Dans un document de dix pages, le Front de libération nationale kanak et socialiste (FLNKS) invite l’Etat à discuter de l’accession de la Nouvelle-Calédonie à la pleine souveraineté avant 2027, tout en esquissant un possible partenariat avec la France. « L’Etat fait comme si nous ne proposions rien, mais ce projet d’accord, nous lui avons soumis dès le mois d’avril 2025 », assure le président du mouvement indépendantiste, Christian Tein.
Le FLNKS n’a pas participé aux dernières discussions sur l’avenir de l’archipel mi-janvier à Paris, lors desquelles un « accord complémentaire » à l’accord de Bougival, conclu le 12 juillet 2025, mais rejeté depuis par le FLNKS, a été signé.

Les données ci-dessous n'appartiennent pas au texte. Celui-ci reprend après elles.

Source: an optimization exercise on an open RTL-to-GDS flow (aim: small area and a short achievable clock period). Production flows keep margins and buffers that such runs may drop. Where RTL was checked, it was by simulation tests only, not by an equivalence proof against the original. Only the layout flow was run in runs 2 to 5; the RTL was not checked for function there. Power is estimated from default activity; no workload was simulated.

File: flow/design.v
module writebackmultiplexer (vsel, datapath_in, datapath_out, data_in);   
  input vsel;
  input [15:0] datapath_in;
  input[15:0] datapath_out;
  output reg [15:0] data_in;
  always @(*) begin
    case(vsel)
      1'b1: data_in=datapath_in;
      1'b0: data_in=datapath_out; 
    endcase
  end
endmodule
module vDFF1(clk,D,Q);
  input clk;
  input  D;
  output Q;
  reg Q;
  always @(posedge clk)
    Q <= D;
endmodule
module regfile(data_in,writenum,write,readnum,clk,data_out);
input [15:0] data_in;
input [2:0] writenum, readnum;
input write, clk;
output [15:0] data_out;
wire[15:0] R0,R1,R2,R3,R4,R5,R6,R7;
wire [7:0] read_decoder_out;
wire [7:0] write_decoder_out;
wire [7:0] and_gate;
assign and_gate[0]=write_decoder_out[0] & write;
assign and_gate[1]=write_decoder_out[1] & write;
assign and_gate[2]=write_decoder_out[2] & write;
assign and_gate[3]=write_decoder_out[3] & write;
assign and_gate[4]=write_decoder_out[4] & write;
assign and_gate[5]=write_decoder_out[5] & write;
assign and_gate[6]=write_decoder_out[6] & write;
assign and_gate[7]=write_decoder_out[7] & write;
decoder dec1(writenum,write_decoder_out);
decoder dec2(readnum,read_decoder_out);
LoadEnableCircuit r0(clk,data_in,and_gate[0],R0);
LoadEnableCircuit r1(clk,data_in,and_gate[1],R1);
LoadEnableCircuit r2(clk,data_in,and_gate[2],R2);
LoadEnableCircuit r3(clk,data_in,and_gate[3],R3);
LoadEnableCircuit r4(clk,data_in,and_gate[4],R4);
LoadEnableCircuit r5(clk,data_in,and_gate[5],R5);
LoadEnableCircuit r6(clk,data_in,and_gate[6],R6);
LoadEnableCircuit r7(clk,data_in,and_gate[7],R7);
MUX16to8 mu(R0,R1,R2,R3,R4,R5,R6,R7,read_decoder_out,data_out);
endmodule
module LoadEnableCircuit(clk,in_data,and_output,LEC_out);
input clk,and_output;
input [15:0] in_data;
output reg [15:0] LEC_out;
reg [15:0] mux_out;
wire [15:0] df_out;
always @(*) begin
  case(and_output)
    1'b1:begin  mux_out = in_data;
                LEC_out=df_out;
    end
    1'b0:begin mux_out = df_out;
               LEC_out=df_out;
    end
  endcase
end
vDFF16 dq(clk,mux_out,df_out);
endmodule
module vDFF16(clk,D,Q);
  input clk;
  input [15:0] D;
  output [15:0] Q;
  reg [15:0] Q;
  always @(posedge clk)
    Q <= D;
endmodule
module decoder(in,out);
input [2:0] in;
output [7:0] out;
wire [7:0] out= 1 << in;
endmodule
module MUX16to8 (AG0,AG1,AG2,AG3,AG4,AG5,AG6,AG7,num_sel,out_data);
input[15:0] AG0,AG1,AG2,AG3,AG4,AG5,AG6,AG7;
input [7:0] num_sel;
output [15:0] out_data;
reg [15:0] out_data;
always @(*)
begin
case(num_sel)
    8'b00000001:out_data=AG0;
    8'b00000010:out_data=AG1;
    8'b00000100:out_data=AG2;
    8'b00001000:out_data=AG3;
    8'b00010000:out_data=AG4;
    8'b00100000:out_data=AG5;
    8'b01000000:out_data=AG6;
    8'b10000000:out_data=AG7;
	 default:out_data=16'bx;
endcase
end
endmodule
module pipeline_reg(in_data, clk, load, pipeline_out);   
input clk,load;
input [15:0] in_data;
output [15:0] pipeline_out;
reg [15:0] pipeline_out;
reg [15:0] MUX_out;
wire [15:0] DF_out;
vDFF16  DQ(clk,MUX_out,DF_out);
always @(*) begin
  case(load)
    1'b1:begin  MUX_out = in_data;
                pipeline_out=DF_out;
    end
    1'b0:begin MUX_out = DF_out;
             pipeline_out=DF_out;
    end
  endcase
end
endmodule
module shifter(in,shift,sout);
   input [15:0] in;
   input [1:0] shift;
   output reg [15:0] sout;
   always @(*) begin
      case(shift)
         2'b00: sout = in;
         2'b01: sout = in << 1;
         2'b10: sout = in >> 1;
         2'b11: begin
                   sout = in >> 1;
                   sout[15] = in[15];  
                end
      endcase
end
endmodule
module Multiplexer_A (asel, pipeline_out,A_inp,Ain);     
  input asel;
  input [15:0] pipeline_out;
  input [15:0] A_inp;
  output reg [15:0] Ain;
  always @(*) begin
    case(asel)
    1'b1:Ain=A_inp;
    1'b0:Ain=pipeline_out;
    endcase
  end
endmodule
module Multiplexer_B (bsel, sout, B_inp,Bin);
  input bsel;
  input [15:0] sout,B_inp;
  output reg [15:0] Bin;  
  always @(*) begin
    case(bsel)
    1'b0:Bin=sout; 
    1'b1:Bin=B_inp; 
    endcase
  end
endmodule
module ALU(Ain,Bin,ALUop,out,Z);
input [15:0] Ain, Bin;
input [1:0] ALUop;
output reg [15:0] out;
output Z;
reg Z;
always @(*) begin
    case(ALUop) 
        2'b00:
        begin 
            out=Ain+Bin;
                if(out==16'b0000000000000000)
                  Z=1'b1;
                else
                  Z=1'b0;
        end
        2'b01:begin 
            out=Ain-Bin;
                if(out==16'b0000000000000000)begin
                  Z=1'b1;
                end
                else
                  Z=1'b0;
        end 
        2'b10: begin
        out=Ain & Bin;
                if(out==16'b0000000000000000)begin
                  Z=1'b1;
                end
                else
                  Z=1'b0;
        end
        2'b11: begin
        out=~Bin;
                if(out==16'b0000000000000000)begin
                  Z=1'b1;
                end
                else
                  Z=1'b0;
        end
        default:Z=1'b0;
    endcase
end 
endmodule
module status( Z, clk, loads, Z_out); 
  input loads,clk;
  input Z;
  output reg Z_out;
  reg mux_out;
  wire df_out;
  vDFF1 DQ(clk,mux_out,df_out);
always @(*) begin
  case(loads)
    1'b1:begin  mux_out = Z;
                Z_out=df_out;
    end
    1'b0:begin mux_out = df_out;
               Z_out=df_out;
    end
  endcase     
  end
endmodule
module datapath(datapath_in, vsel, writenum, write, readnum, clk, loada, loadb, shift, asel, bsel, ALUop, loadc, loads, datapath_out, Z_out);
  input write, clk, loada, loadb, vsel, asel, bsel, loadc, loads;
  input [1:0] shift, ALUop;
  input [2:0] writenum, readnum;
  input [15:0] datapath_in;
  output [15:0] datapath_out;
  output Z_out;
  wire [15:0] out,data_in, data_out, A_out, in, sout, Ain, Bin;
  wire Z;
  writebackmultiplexer beg(vsel, datapath_in, datapath_out, data_in);
  regfile REGFILE(data_in, writenum, write,readnum, clk, data_out);  
  pipeline_reg A(data_out, clk, loada, A_out);  
  pipeline_reg B(data_out, clk, loadb, in);  
  shifter SHIFT(in,shift,sout);  
  Multiplexer_A mux_A(asel,A_out,16'b0, Ain);
  Multiplexer_B mux_B(bsel, sout,{11'b0,datapath_in[4:0]}, Bin);
  ALU ALU(Ain,Bin,ALUop,out,Z);  
  pipeline_reg C(out, clk, loadc, datapath_out);
  status STATUS(Z, clk, loads, Z_out);  
endmodule
File: flow/run.sh
#!/bin/bash
# synth_recipe.tcl (not shown) runs the flow's synth.tcl, then flattens the netlist and writes it again
# the make line also repeats each setting of config.mk as NAME=value (left out here)
make -C /OpenROAD-flow-scripts/flow DESIGN_CONFIG=/design/flow/config.mk WORK_HOME=/design/flow/orfs CLKGATE_MAP_FILE= SYNTH_SCRIPT=/design/flow/synth_recipe.tcl finish
File: flow/config.mk
export PLATFORM = sky130hd
export DESIGN_NAME = datapath
export DESIGN_NICKNAME = datapath
export VERILOG_FILES = /design/flow/design.v
export SDC_FILE = /design/flow/constraint.sdc
export NUM_CORES = 4
export LEC_CHECK = 0
export CAP_MARGIN = 20
export CORE_MARGIN = 2
export CORE_UTILIZATION = 40
export SLEW_MARGIN = 20
File: flow/constraint.sdc
create_clock -name core_clock -period 5.0 [get_ports {clk}]
set_input_delay 1.0000 -clock core_clock [delete_from_list [all_inputs] [get_ports {clk}]]
set_output_delay 1.0000 -clock core_clock [all_outputs]
set_load 0.01 [all_outputs]
==> results.cfg, run 1 <==
[critical_path]
crit_arrival_ns = 5.09
crit_top_cell = or4_4
r2r_end = STATUS.DQ.Q
crit_path_max_fanout = 5
worstReg2RegStart = B.DQ.Q[1]
ff2ff_path_depth = 14
cp-start-kind = input port
cpLargestDelayFamily = simple AND/OR/NAND/NOR gates
slowest_stage = or4_4
critPathMaxStageDelay_ns = 0.50
cp_cell_sequence = dlygate4sd2_1 -> inv_2 -> ha_4 -> nor2_1 -> a21oi_1 -> o21ai_2 -> buf_4 -> ha_1 -> fa_2 -> xnor2_2 -> or4_4 -> nor3_4 -> or4b_4 -> or4_4 -> or4_1 -> o311ai_1
critical_path_class = in2reg
cp.required_ns = 5.25
r2r_slack_ns = 0.87
crit_buf_inv = 3
cp-end-kind = flip-flop

[floorplanning]
fp-row-count = 55
die-area_um2 = 24100
io_pins = 52
die_x_um = 155
die_h_um = 155
core-area_um2 = 22600
start_util = 0.405

[cts]
clockBufferDepth = 2
cts_buffers = 17
htree_num_levels = 4
cts_sinks = 177
cts_tree = yes
clk_latency_ns = 0.43
cts.clk_slew.worst_paths_ns = 0.07
cts_root_buffer = clkbuf_16

[finish]
final_cell_area_um2 = 11600
drive_gt1_frac = 0.250
final_util = 0.515
areaGrowthSynthToFinish_pct = 27.2
antenna_cells = 0
fin_nets = 957
final_cell_count_no_fill = 1181

[power]
powerDensity_nw_per_um2 = 349
power.total_mw = 4.06
ir_drop_mv = 0.309
p_leak_nw = 4.32

[synth]
synth_top_cell_by_area = edfxtp_1
async_flop_share = 0
syn-cell-area_um2 = 9140
yosysMostFrequentCell = edfxtp_1
yosysUniqueCellTypes = 59
syn_inst = 729
synth_nets = 803
yosysSeqAreaShare = 0.581
synth-seq-cells = 177
synth_area_leaders = edfxtp_1 (58%), ha_1 (5.1%), mux4_2 (3.7%)
yosysWarnings = 11
yosysTopAreaCellShare = 0.581
synth_edf_count = 177
synthFlopType = edfxtp_1
synth_top_cells_by_count = edfxtp_1 (177), nor2_1 (73), a21oi_1 (53)
syn_avg_cell_area_um2 = 12.5

[routing]
vias = 6509
drt_iter0_drc = 382
totalWireLength_mm = 24.1
ant_nets = 0
dr.pass1.iters = 5
wire_per_inst_um = 20.4
avgViaCountPerCell = 5.51
drc_errors = 0

[global_routing]
track_usage = 0.205
grt_pass1_wl_mm = 37.2
first_global_vias = 6729
antenna_found_initial = 0
grt_max_degree = 35
grt_overflow = 0

[sta]
tightestPinTransition_ns = 1.05
skew_ns = 0.0171
grt_setup_unrepaired = no
period_share = 0.968
fmax_mhz = 207
slew_headroom = 0.299
hold_viol = 0
period_minus_slack_ns = 4.84
setup_viol = 0
slew_viol_final = 0

[placed_design]
dp_hpwl_mm = 17.9
place_area_um2 = 10800
gp_congestion = 0.907
io_buffers = 51
dp.cells = 1147

[worst_hold_path]
hold_path.class = reg2reg
hold_depth = 1
whs_endpoint = A.DQ.Q[4]
min_from = REGFILE.r0.dq.Q[4]

[run]
max-cap-violations = 0

[run_status]
status = complete, no violations
how the worst max path moves through the flow:
| stage | to | depth (start not counted) | from |
|---|---|---|---|
| 3_5_place_dp | STATUS.DQ.Q | 20 | shift[1] |
| 3_3_place_gp | STATUS.DQ.Q | 20 | shift[1] |
| 2_1_floorplan | STATUS.DQ.Q | 19 | shift[1] |
| 5_1_grt | STATUS.DQ.Q | 18 | shift[1] |
| 4_1_cts | STATUS.DQ.Q | 17 | shift[0] |
| 6_report | STATUS.DQ.Q | 16 | shift[1] |
flip-flops by register name, indices dropped and copies added, names as in the netlist:
name,flops
REGFILE.r4.dq.Q,16
A.DQ.Q,16
REGFILE.r0.dq.Q,16
REGFILE.r3.dq.Q,16
REGFILE.r2.dq.Q,16
REGFILE.r1.dq.Q,16
B.DQ.Q,16
REGFILE.r7.dq.Q,16
REGFILE.r5.dq.Q,16
C.DQ.Q,16
REGFILE.r6.dq.Q,16
STATUS.DQ.Q,1
what timing repair did:
item | in CTS | in global routing
gates resized for setup | 6 | 35
pin swaps | 0 | 10
hold buffers | 0 | 0
setup endpoints to repair | 3 | 3
setup buffers | 1 | 2
metal layers:
layer  global-route usage  routed length (um)  vias to the layer above
met1                0.269               10500                     3219
met5                    0                   0                        -
met4               0.0668                 484                        0
met2                0.354               12100                      178
li1                     -                   -                     3077
met3               0.0270                 972                       35
layout by cell type (no fill, tap or decap), types with 6 or more instances in the layout:
cell / count
nor4_1: 7
o21ai_0: 23
mux4_2: 15
clkdlybuf4s50_1: 49
o22a_1: 6
clkbuf_16: 17
nor2b_1: 23
nor2_1: 72
nor3_1: 7
mux2_2: 18
a22o_1: 8
inv_1: 41
nand3_1: 8
a21oi_2: 7
nand2b_1: 11
edfxtp_1: 177
xnor2_1: 21
mux2i_1: 16
a21oi_1: 46
a221oi_1: 15
a22oi_1: 17
ha_1: 33
buf_4: 117
o21bai_1: 6
nand2_1: 27
report_power, final:
part | switching [mW] | internal, mW | total (mW)
clock | 0.559 | 0.895 | 1.45
combinational | 0.436 | 0.395 | 0.831
sequential | 0.0324 | 1.74 | 1.77
final cells by class:
type / instances / area (um^2)
timing repair buffer: 169 / 1400
sequential: 177 / 5320
fill: 1960 / 10900
inverter: 43 / 161
multi-input combinational: 475 / 3740
clock inverter: 15 / 230
tap: 285 / 357
clock buffer: 17 / 425
cell families after synthesis:
family | after synthesis | synth area share
buf+inv | 77 | 0.0327
fa+ha+maj | 39 | 0.0550
compound gates | 175 | 0.128
mux | 49 | 0.0766
simple gates | 183 | 0.0991
flops | 177 | 0.581
xor+xnor | 29 | 0.0278
per-stage QoR:
step                      hold WS [ns]  setup slack (ns)  TNS [ns]
after floorplan                  0.529            0.0115         0
after global placement           0.546            -0.710     -3.17
after detailed placement         0.582            -0.764     -3.37
after CTS                        0.604            0.0360         0
after global routing             0.638           0.00352         0
final                            0.589             0.162         0
==> run 2, diff against run 1 <==
==> flow/design.v (replaced) <==
module datapath(datapath_in, vsel, writenum, write, readnum, clk, loada, loadb, shift, asel, bsel, ALUop, loadc, loads, datapath_out, Z_out);
  input write, clk, loada, loadb, vsel, asel, bsel, loadc, loads;
  input [1:0] shift, ALUop;
  input [2:0] writenum, readnum;
  input [15:0] datapath_in;
  output [15:0] datapath_out;
  output Z_out;
  reg [15:0] R0, R1, R2, R3, R4, R5, R6, R7;
  reg [15:0] A, B, C;
  reg S;
  wire [15:0] wdata = vsel ? datapath_in : C;
  always @(posedge clk) begin
    if (write && writenum == 3'd0) R0 <= wdata;
    if (write && writenum == 3'd1) R1 <= wdata;
    if (write && writenum == 3'd2) R2 <= wdata;
    if (write && writenum == 3'd3) R3 <= wdata;
    if (write && writenum == 3'd4) R4 <= wdata;
    if (write && writenum == 3'd5) R5 <= wdata;
    if (write && writenum == 3'd6) R6 <= wdata;
    if (write && writenum == 3'd7) R7 <= wdata;
  end
  wire [7:0] rsel = 8'b1 << readnum;
  wire [15:0] rdata = ({16{rsel[0]}} & R0) | ({16{rsel[1]}} & R1) |
                      ({16{rsel[2]}} & R2) | ({16{rsel[3]}} & R3) |
                      ({16{rsel[4]}} & R4) | ({16{rsel[5]}} & R5) |
                      ({16{rsel[6]}} & R6) | ({16{rsel[7]}} & R7);
  always @(posedge clk) begin
    if (loada) A <= rdata;
    if (loadb) B <= rdata;
  end
  wire selB = ~bsel & (shift == 2'b00);
  wire selL = ~bsel & (shift == 2'b01);
  wire selR = ~bsel & shift[1];
  wire msb  = shift[0] & B[15];
  wire [15:0] Bin = ({16{selB}} & B) | ({16{selL}} & {B[14:0], 1'b0}) |
                    ({16{selR}} & {msb, B[15:1]}) | ({16{bsel}} & {11'b0, datapath_in[4:0]});
  wire [15:0] Ain = {16{~asel}} & A;
  wire sub = ALUop[0];
  wire [15:0] bx = Bin ^ {16{sub}};
  wire [15:0] p = Ain ^ bx;
  wire [15:0] g = Ain & bx;
  wire [15:0] y = Ain | bx;
  wire [15:0] g1, p1, g2, p2, g3, p3, g4, p4;
  wire [15:0] g0 = {g[15:1], g[0] | (p[0] & sub)};
  wire [15:0] p0 = p;
  genvar i;
  generate
    for (i = 0; i < 16; i = i + 1) begin : pfx
      if (i % 2 == 1) begin : l1
        assign g1[i] = g0[i] | (p0[i] & g0[i-1]);
        assign p1[i] = p0[i] & p0[i-1];
      end else begin : l1n
        assign g1[i] = g0[i];
        assign p1[i] = p0[i];
      end
      if (i % 4 >= 2) begin : l2
        assign g2[i] = g1[i] | (p1[i] & g1[(i/4)*4+1]);
        assign p2[i] = p1[i] & p1[(i/4)*4+1];
      end else begin : l2n
        assign g2[i] = g1[i];
        assign p2[i] = p1[i];
      end
      if (i % 8 >= 4) begin : l3
        assign g3[i] = g2[i] | (p2[i] & g2[(i/8)*8+3]);
        assign p3[i] = p2[i] & p2[(i/8)*8+3];
      end else begin : l3n
        assign g3[i] = g2[i];
        assign p3[i] = p2[i];
      end
      if (i >= 8) begin : l4
        assign g4[i] = g3[i] | (p3[i] & g3[7]);
        assign p4[i] = p3[i] & p3[7];
      end else begin : l4n
        assign g4[i] = g3[i];
        assign p4[i] = p3[i];
      end
    end
  endgenerate
  wire [15:0] carry = {g4[14:0], sub};
  wire [15:0] sum = p ^ carry;
  wire [15:0] alu_out = ALUop[1] ? (ALUop[0] ? ~Bin : (Ain & Bin)) : sum;
  wire [15:0] cz = {y[14:0], sub};
  wire z_arith = &(p ~^ cz);
  wire z_and = ~|(Ain & Bin);
  wire z_not = &Bin;
  wire Z = ALUop[1] ? (ALUop[0] ? z_not : z_and) : z_arith;
  always @(posedge clk) begin
    if (loadc) C <= alu_out;
    if (loads) S <= Z;
  end
  assign datapath_out = C;
  assign Z_out = S;
endmodule
--- a/flow/config.mk
+++ b/flow/config.mk
@@ -7,5 +7,5 @@
 export LEC_CHECK = 0
 export CAP_MARGIN = 20
 export CORE_MARGIN = 2
-export CORE_UTILIZATION = 40
+export CORE_UTILIZATION = 65
 export SLEW_MARGIN = 20
==> run 2 against run 1 <==
Via count fell by 7.8%; maximum frequency rose by 9.5%; routed wire length fell by 8.6%; register-to-register slack improved by 0.42 ns; combinational power fell by 24%; critical endpoint is now C[15]; largest cell class unchanged; largest power group unchanged; highest routed layer unchanged.
==> results.cfg, run 2 <==
[sta]
fmax_mhz = 226
setup_viol = 0
period_minus_slack_ns = 4.42
period_share = 0.884
slew_viol_final = 0
hold_viol = 0
fin_setup_tns_ns = 0
worst_slack_ns = 0.581
skew_ns = 0.00780
grt_setup_unrepaired = no
tightestPinTransition_ns = 0.956
slew_headroom = 0.360

[critical_path]
slowest_stage = clkdlybuf4s50_1
ff2ff_path_depth = 12
cp-end-kind = flip-flop
critPathMaxStageDelay_ns = 0.54
cp_cell_sequence = clkdlybuf4s50_1 -> buf_4 -> a211oi_1 -> nor3_1 -> a21oi_1 -> xnor2_1 -> ha_1 -> a211oi_1 -> o211ai_1 -> and4_1 -> o22ai_1 -> xnor2_1 -> a22oi_1 -> o221ai_1
r2r_slack_ns = 1.29
worstSetupEndpoint = C[15]
cp-start-kind = input port
worstSetupStartpoint = shift[0]
cp.required_ns = 5.16
worstSetupPathDepth = 14
cpLargestDelayFamily = compound AO/OA/AOI/OAI gates
worstReg2RegStart = B[1]
crit_arrival_ns = 4.58
crit_buf_inv = 2
r2r_end = C[15]
crit_path_max_fanout = 17
critical_path_class = in2reg

[placed_design]
dp.cells = 900
io_buffers = 51
dp_worst_setup_slack_ns = 0.208
gp_congestion = 0.994
dp_hpwl_mm = 15.3

[cts]
cts_sinks = 177
holdBufCountCts = 0
cts.clk_slew.worst_paths_ns = 0.07
cts_buffers = 17
htree_num_levels = 4
clockBufferDepth = 2
cts_setup_buffers = 0
cts_root_buffer = clkbuf_16
clk_latency_ns = 0.43
cts_resized = 0
cts_tree = yes

[synth]
synth_fa_ha_area_frac = 0.0495
synthFlopType = edfxtp_1
synth_mux_area_frac = 0.0863
post_synth_xor_area_fraction = 0.0431
syn_inst = 683
yosysMostFrequentCell = edfxtp_1
synth_edf_count = 177
yosysUniqueCellTypes = 55
yosysWarnings = 1
synth_compound_area_frac = 0.108
synth_top_cell_by_area = edfxtp_1
yosysTopAreaCellShare = 0.594
synth_area_leaders = edfxtp_1 (59%), mux2_2 (5.5%), ha_1 (4.1%)
syn_avg_cell_area_um2 = 13.1
synthSimpleGateAreaFrac = 0.0863
synth_nets = 751
syn-cell-area_um2 = 8950
synth_top_cells_by_count = edfxtp_1 (177), nand2_1 (47), mux2_2 (44)
async_flop_share = 0
yosysSeqAreaShare = 0.594
synth-seq-cells = 177
synth_top_family_by_area = compound AO/OA/AOI/OAI gates

[global_routing]
grt_overflow = 0
grt_pass1_wl_mm = 33.4
met3_usage = 0.0611
first_global_vias = 5879
antenna_found_initial = 0
use_met1 = 0.407
busiest_layer = met2
track_usage = 0.317
use_met2 = 0.525
grt_max_degree = 31

[finish]
final_cell_count_no_fill = 932
areaGrowthSynthToFinish_pct = 15.4
fin_nets = 811
antenna_cells = 0
layout_commonest_cell = edfxtp_1
mostFrequentLayoutCells = edfxtp_1 (177), clkdlybuf4s50_1 (51), nand2_1 (47), mux2_2 (44)
drive_gt1_frac = 0.157

[routing]
wire_per_inst_um = 23.6
vias = 6003
drc_errors = 0
totalWireLength_mm = 22.0
avgViaCountPerCell = 6.44
drt_iter0_drc = 762
dr.pass1.iters = 5
ant_nets = 0

[worst_hold_path]
hold_depth = 2
hold_path.class = reg2reg

[floorplanning]
io_pins = 52
core-area_um2 = 13300
fp-row-count = 42
die-area_um2 = 14700
start_util = 0.670
die_h_um = 121
die_x_um = 121

[power]
ir_drop_mv = 0.358
p_leak_nw = 3.67
powerDensity_nw_per_um2 = 365

[run_status]
status = complete, no violations

[run]
max-cap-violations = 0
==> run 2: worst min path at each step <==
stage | from | endpoint | slack (ns)
after global routing | C[5] | R6[5] | 0.78
final | R6[15] | A[15] | 0.74
after global placement | R6[15] | B[15] | 0.68
after floorplan | R4[13] | A[13] | 0.61
after detailed placement | R6[15] | A[15] | 0.69
after CTS | R3[12] | B[12] | 0.74
==> run 2: worst min-delay path: stages, from the launching register on <==
cell and delay (ns):
edfxtp_1 0.33, a22oi_1 0.07, o22ai_1 0.19
==> run 2: kinds of logic (layout without fill, tap and decap cells) <==
logic type | after synthesis | in the layout
DFF | 177 | 177
and+or+nand+nor | 155 | 155
AOI/OAI and AO/OA | 140 | 140
buffers and inverters | 70 | 143
muxes | 64 | 64
xor gates and xnor gates | 44 | 44
adders and majority gates | 33 | 33
==> run 2: metal layers <==
metal  share of wire  wire (um)
met2            0.50      11100
met4           0.034        741
met3           0.073       1600
met1            0.39       8600
met5               0          0
==> run 2: area by class of cell <==
class	count	area, um^2
clock inverters	15	189
repair buffers	75	691
clock buffers	17	425
flip-flops and latches	177	5320
well taps	176	220
inverters	36	135
fillers	824	3020
multi-input cells	436	3350
==> run 2: power by group <==
part | switching (mW) | total [mW] | internal, mW
Clock | 0.608 | 1.37 | 0.759
Sequential | 0.0341 | 1.77 | 1.74
Combinational | 0.369 | 0.632 | 0.263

Il demande l’organisation de discussions en tête-à-tête avec le gouvernement, sans les non-indépendantistes, en vue de « l’accession à la pleine souveraineté » de l’archipel.
Ces dernières semaines, le FLNKS a pourtant évoqué, notamment par la voix du député et président de l’Union calédonienne (UC) Emmanuel Tjibaou, les discussions dites « de Deva » qui s’étaient tenues en Nouvelle-Calédonie, en mai 2025, comme possible base pour la reprise du dialogue avec l’Etat. Le ministre des outre-mer de l’époque, Manuel Valls, y avait présenté un statut instituant une « souveraineté partagée avec la France ». A l’époque, ce sont les non-indépendantistes qui avaient quitté la table.